Almanac: The World’s Treasures

There may be lost pirate treasure buried in the coves of the Caribbean Islands. There may be golden rocks under the tall buildings. There may be materials left undiscovered during the ancient times. There are certainly lost treasures of gold and jewels aboard early Spanish sailing ships that descended at sea. But not all the precious materials are lost. The earth is full of found treasures.

Bauxite: Guinea in Africa is rich with Bauxite. Bauxite is an aluminum-rich ore that is used for aluminum production and elements, chemicals or cements.

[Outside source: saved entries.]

$ cat src/rtl/stp_pkg.sv
package stp_pkg;

    localparam int unsigned DEF_WORD_W = 10;
    localparam int unsigned DEF_NUM_CH = 6;
    localparam int unsigned DEF_SEL_W  = 3;

    // Routing decision derived from the path select code
    typedef struct packed {
        logic                  test_en;
        logic [DEF_SEL_W-1:0]  ch;
    } route_t;

    function automatic route_t decode_sel(logic [DEF_SEL_W-1:0] code, int unsigned num_ch);
        route_t r;
        r.test_en = (int'(code) < int'(num_ch));
        r.ch      = code;
        return r;
    endfunction

endpackage

$ cat src/rtl/stp_deser.sv
module stp_deser #(
    parameter int unsigned WORD_W = stp_pkg::DEF_WORD_W
) (
    input  logic              clk,
    input  logic              rst,
    input  logic              ser_in,
    output logic [WORD_W-1:0] word_q,
    output logic              word_stb
);
    localparam int unsigned CNT_W = (WORD_W > 1) ? $clog2(WORD_W) : 1;
    localparam logic [CNT_W-1:0] LAST = CNT_W'(WORD_W - 1);

    logic [CNT_W-1:0]  bit_cnt;
    logic [WORD_W-1:0] shreg;
    logic [WORD_W-1:0] shreg_nx;

    assign shreg_nx = {shreg[WORD_W-2:0], ser_in};

    always_ff @(posedge clk) begin
        if (rst) begin
            bit_cnt  <= '0;
            shreg    <= '0;
            word_q   <= '0;
            word_stb <= 1'b0;
        end else begin
            shreg <= shreg_nx;
            if (bit_cnt == LAST) begin
                bit_cnt  <= '0;
                word_q   <= shreg_nx;
                word_stb <= 1'b1;
            end else begin
                bit_cnt  <= bit_cnt + 1'b1;
                word_stb <= 1'b0;
            end
        end
    end

    assert_reset_clear_R1: assert property (@(posedge clk)
        rst |=> (word_q == '0 && !word_stb));

    assert_msb_first_R2: assert property (@(posedge clk) disable iff (rst)
        word_stb |-> (word_q[0] == $past(ser_in)));

    assert_hold_stable_R3: assert property (@(posedge clk) disable iff (rst)
        !word_stb |-> $stable(word_q));

    assert_stb_single_R4: assert property (@(posedge clk) disable iff (rst)
        word_stb |=> !word_stb);

    assert_cnt_range_R4: assert property (@(posedge clk) disable iff (rst)
        bit_cnt <= LAST);

endmodule

$ cat src/rtl/stp_route.sv
module stp_route #(
    parameter int unsigned WORD_W = stp_pkg::DEF_WORD_W,
    parameter int unsigned NUM_CH = stp_pkg::DEF_NUM_CH,
    parameter int unsigned SEL_W  = stp_pkg::DEF_SEL_W
) (
    input  logic                     clk,
    input  logic                     rst,
    input  logic [SEL_W-1:0]         path_sel,
    input  logic [WORD_W-1:0]        test_word,
    input  logic [NUM_CH*WORD_W-1:0] func_bus,
    output logic [NUM_CH*WORD_W-1:0] dac_bus
);
    import stp_pkg::*;

    route_t route;
    assign route = decode_sel(DEF_SEL_W'(path_sel), NUM_CH);

    for (genvar c = 0; c < NUM_CH; c++) begin : g_ch
        logic [WORD_W-1:0] f_w;
        logic [WORD_W-1:0] o_w;
        logic              pick;

        assign f_w  = func_bus[c*WORD_W +: WORD_W];
        assign pick = route.test_en && (route.ch == DEF_SEL_W'(c));
        assign o_w  = pick ? test_word : f_w;
        assign dac_bus[c*WORD_W +: WORD_W] = o_w;

        assert_test_path_R5: assert property (@(posedge clk) disable iff (rst)
            (path_sel == SEL_W'(c)) |-> (o_w == test_word));

        assert_pass_other_R6: assert property (@(posedge clk) disable iff (rst)
            (path_sel != SEL_W'(c) && int'(path_sel) < int'(NUM_CH)) |-> (o_w == f_w));

        assert_all_func_R7: assert property (@(posedge clk) disable iff (rst)
            (int'(path_sel) >= int'(NUM_CH)) |-> (o_w == f_w));
    end

endmodule

$ cat src/rtl/stp_loader_top.sv
module stp_loader_top #(
    parameter int unsigned WORD_W = stp_pkg::DEF_WORD_W,
    parameter int unsigned NUM_CH = stp_pkg::DEF_NUM_CH,
    parameter int unsigned SEL_W  = stp_pkg::DEF_SEL_W
) (
    input  logic                     clk,
    input  logic                     rst,
    input  logic                     ser_in,
    input  logic [SEL_W-1:0]         path_sel,
    input  logic [NUM_CH*WORD_W-1:0] func_bus,
    output logic [NUM_CH*WORD_W-1:0] dac_bus,
    output logic                     word_stb
);
    logic [WORD_W-1:0] held_word;

    stp_deser #(.WORD_W(WORD_W)) u_deser (
        .clk      (clk),
        .rst      (rst),
        .ser_in   (ser_in),
        .word_q   (held_word),
        .word_stb (word_stb)
    );

    stp_route #(.WORD_W(WORD_W), .NUM_CH(NUM_CH), .SEL_W(SEL_W)) u_route (
        .clk       (clk),
        .rst       (rst),
        .path_sel  (path_sel),
        .test_word (held_word),
        .func_bus  (func_bus),
        .dac_bus   (dac_bus)
    );

endmodule

$ cat config.mk
export PLATFORM = sky130hd
export DESIGN_NAME = stp_loader_top
export DESIGN_NICKNAME = d
export VERILOG_FILES = /design/src/rtl/stp_pkg.sv /design/src/rtl/stp_deser.sv /design/src/rtl/stp_route.sv /design/src/rtl/stp_loader_top.sv
export SDC_FILE = /design/constraint.sdc
export NUM_CORES = 1
export LEC_CHECK = 0
export ABC_CLOCK_PERIOD_IN_PS = 1100
export CAP_MARGIN = 20
export CORE_ASPECT_RATIO = 1.75
export CORE_UTILIZATION = 30
export CTS_BUF_LIST = sky130_fd_sc_hd__clkbuf_4
export DETAILED_ROUTE_END_ITERATION = 8
export PLACE_DENSITY = 0.75
export SKIP_CTS_REPAIR_TIMING = 1
export SLEW_MARGIN = 20
export SYNTH_ARGS = -nofsm -noshare
export SYNTH_HDL_FRONTEND = slang
export SYNTH_SLANG_ARGS = --single-unit
$ cat constraint.sdc
create_clock -name clk -period 1.1 [get_ports clk]
set_input_delay 0.22 -clock clk [delete_from_list [all_inputs] [get_ports clk]]
set_output_delay 0.22 -clock clk [all_outputs]
set_load 0.02 [all_outputs]
==> flow_summary.toml <==
[cells_and_area]
post_route_cells_drive_above_1_share_pct = 59.3
fin_nets = 374
layout_commonest_cell = "sky130_fd_sc_hd__buf_6"
antenna_cells_inserted = 0
synthToLayoutAreaGrowth_pct = 126
final_cell_mix = "sky130_fd_sc_hd__buf_6, sky130_fd_sc_hd__clkdlybuf4s50_1, sky130_fd_sc_hd__mux2_4"

[setup_path]
worst_path_most_repeated_cell = "sky130_fd_sc_hd__buf_6"
worstSetupEndpointType = "output port"
cpMaxStageDelayCell = "sky130_fd_sc_hd__nor3b_4"
crit_path_max_fanout = 6
critPathLaunchType = "input port"
timing_worst_setup_path_type = "in -> out"
crit_arrival_ns = 1.40
timing.critical_path.required_ns = 0.88
cpPeakStageDelay_ns = 0.30
crit_path_cell_trace = "buf_6 -> buf_8 -> nor3b_4 -> clkbuf_16 -> mux2_4 -> buf_6"

[clocking]
clock_tree.root_cell = "sky130_fd_sc_hd__clkbuf_4"
clock_buffer_count_from_cts = 3
ctsHtreeMaxLevel = 1
cts_tree = "yes"
max-clock-path-buffers = 2
clkTransAtPathRegs_ns = 0.12
clock_latency_late_sink_ns = 0.31
clock_sink_count = 24

[timing]
setup-violations-final = 65
finalCritPeriodShare_pct = 148
timing.hold.ws_ns = 0.457
final.min_clock_period_ns = 1.62
final_hold_vio_count = 0
finalMaxSlewViolations = 0
max_slew_margin_pct = 78.2
worst_slack_ns = -0.524
max_freq_mhz = 616
rsz0062_at_grt = "true"
max_slew.worst_pin.slew_ns = 0.327
worst_clk_skew_ns = 0.00514

[floorplanning]
initial_utilization_pct = 31.3
pin_count = 127
fp.dieW_um = 56.5
fp.coreArea_um2 = 4980
die-area_um2 = 5500
die-height_um = 97.3
num_rows = 34

[routing]
drc = 0
drt_first_pass_iters = 4
detailedRoute.firstIterationViolations = 36
route.detailed.wl_per_inst_um = 17.1
vias_per_cell = 4.97
drt_wl_total_um = 6150
vias = 1786
postRouteAntennaNets = 0

[power_and_ir_drop]
fin_total_pwr_mw = 2.50
static-leakage-power_nw = 1.52
worst_ir_drop_vdd_v = 0.000861
powerDensity_nw_per_um2 = 711

[outcome]
outcome = "finished, violations left"
violations = "setup timing"

[synthesis]
ys.warnings.count = 0
share_of_flip_flops_with_an_asynchronous_set_or_reset_after_synthesis_pct = 0
synthCells = 155
synth_fp_nets = 223
synthesis.area_um2 = 1560
register_bit_count_reported_by_yosys = 24
synth-seq-area-share_pct = 30.8
post_synthesis_area_per_instance_um2 = 10.0
edff_count_synth = 0
yosys.cell_types.count = 21
dominantRegCellSynth = "sky130_fd_sc_hd__dfxtp_1"

[placement]
io_buffers = 126
place.detailed.hpwl_um = 4490
gpl.final_weighted_congestion = 0.761

[global_routing]
pin_count_of_the_biggest_net_entering_global_routing = 14
grt.total_usage_pct = 19.4
grt_overflow_total = 0
first_pass_grt_wire_length_um = 8400
via_count_of_the_first_global_routing_pass = 1700
antenna_found_initial = 0

[hold_path]
holdCritPathClass = "reg -> reg"

[job]
drv.max_cap_violation_count = 0
==> power breakdown <==
part,switching [mW],internal [mW],total [mW]
registers,0.0119,0.886,0.898
clock network,0.247,0.133,0.379
logic,0.467,0.759,1.23
==> critical path: cells and delay by family <==
kind,cells,cell delay [ns]
and+or+nand+nor,1,0.30
muxes,1,0.30
buffers and inverters,4,0.57
==> registers in the layout, summed over array words and instances, names as in the netlist <==
name	flops
u_deser.word_q	10
u_deser.shreg	9
u_deser.bit_cnt	4
u_deser.word_stb	1
==> final cells by class <==
type                    count  area (um2)
clock buffers               3        22.5
clock inverters             1        3.75
fillers                   372        1460
inverters                   1        3.75
multi-input cells         122        1280
flip-flops and latches     24         484
well taps                  54        67.6
repair buffers            154        1660
==> cells in the mapped netlist, types with 2 or more instances <==
master	instances	area, um2
sky130_fd_sc_hd__mux2_2	60	676
sky130_fd_sc_hd__dfxtp_1	24	480
sky130_fd_sc_hd__nand2_1	22	82.6
sky130_fd_sc_hd__a21oi_1	11	55.1
sky130_fd_sc_hd__nor2b_1	9	56.3
sky130_fd_sc_hd__buf_4	4	30.0
sky130_fd_sc_hd__nand3b_1	4	30.0
sky130_fd_sc_hd__buf_2	3	15.0
sky130_fd_sc_hd__nor3b_1	3	22.5
sky130_fd_sc_hd__clkbuf_1	2	7.51
sky130_fd_sc_hd__ha_1	2	25.0
sky130_fd_sc_hd__nor3_1	2	10.0
==> stage by stage <==
step	worst slack [ns]	instance area [um2]	utilization, %	std cells	setup TNS (ns)
after floorplan	-0.133	1730	-	155	-2.48
after global placement	-1.22	3190	64.0	349	-73.26
after detailed placement	-1.26	3190	64.0	349	-74.20
after CTS	-1.27	3210	64.5	353	-75.71
after global routing	-0.563	3520	70.7	359	-28.43
final	-0.524	3520	70.7	359	-25.69
==> worst paths after layout <==
kind                                  from                        endpoint  slack, ns  cells after the start
max                            path_sel[2]                     dac_bus[10]      -0.52                      6
min            u_deser.shreg[7]$_SDFF_PP0_  u_deser.word_q[8]$_SDFFE_PP0P_       0.46                      2
max reg2reg  u_deser.bit_cnt[1]$_SDFF_PP0_   u_deser.bit_cnt[0]$_SDFF_PP0_      -0.03                      5
min reg2reg    u_deser.shreg[7]$_SDFF_PP0_  u_deser.word_q[8]$_SDFFE_PP0P_       0.46                      2
==> per-layer routing <==
| metal | global-route usage [%] | up-vias | part of all wire, % |
|---|---|---|---|
| met4 | 7.50 | 0 | 2.7 |
| li1 | - | 856 | - |
| met1 | 19.3 | 857 | 35 |
| met5 | 0 | - | 0 |
| met3 | 2.80 | 12 | 4.1 |
| met2 | 38.3 | 61 | 58 |
==> logic make-up (layout without fill, tap and decap cells) <==
family,Yosys count,count (layout),synth area share (%)
buffers and inverters,10,159,3.61
flip-flops,24,24,30.8
AND/OR/NAND/NOR,47,48,16.6
adder cells (fa/ha/maj),2,2,1.61
AO/OA/AOI/OAI,12,12,3.94
multiplexers,60,60,43.4
Note: power is estimated with default switching activity, not from simulation.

Cashews: These delicious nuts grow on trees in Mozambique, a country in southeast Africa. Cashew nuts are kidney-shaped seeds that adhere to the bottom of the cashew apple, which is inhabitant to the coastal areas of northeastern Brazil. Cashews are always sold shelled because the interior of the shells contains a caustic resin or cashew balm, which must be removed cautiously before the nuts are fit for depletion. Caustic resin is used in industry to make varnishes and insecticides.

Chewing Gum: In Central America, the source of chicle, which is the chew in chewing gum, is the sapodilla tree. Chewing gum is a soft, cohesive substance intended for chewing but not swallowing.

Chocolate: Caribbean islands are rich in seeds of the cacao tree, which is used to make chocolate. Chocolate has become one of the most popular food types and flavors in the world, and a huge number of food consisting of chocolate have been created.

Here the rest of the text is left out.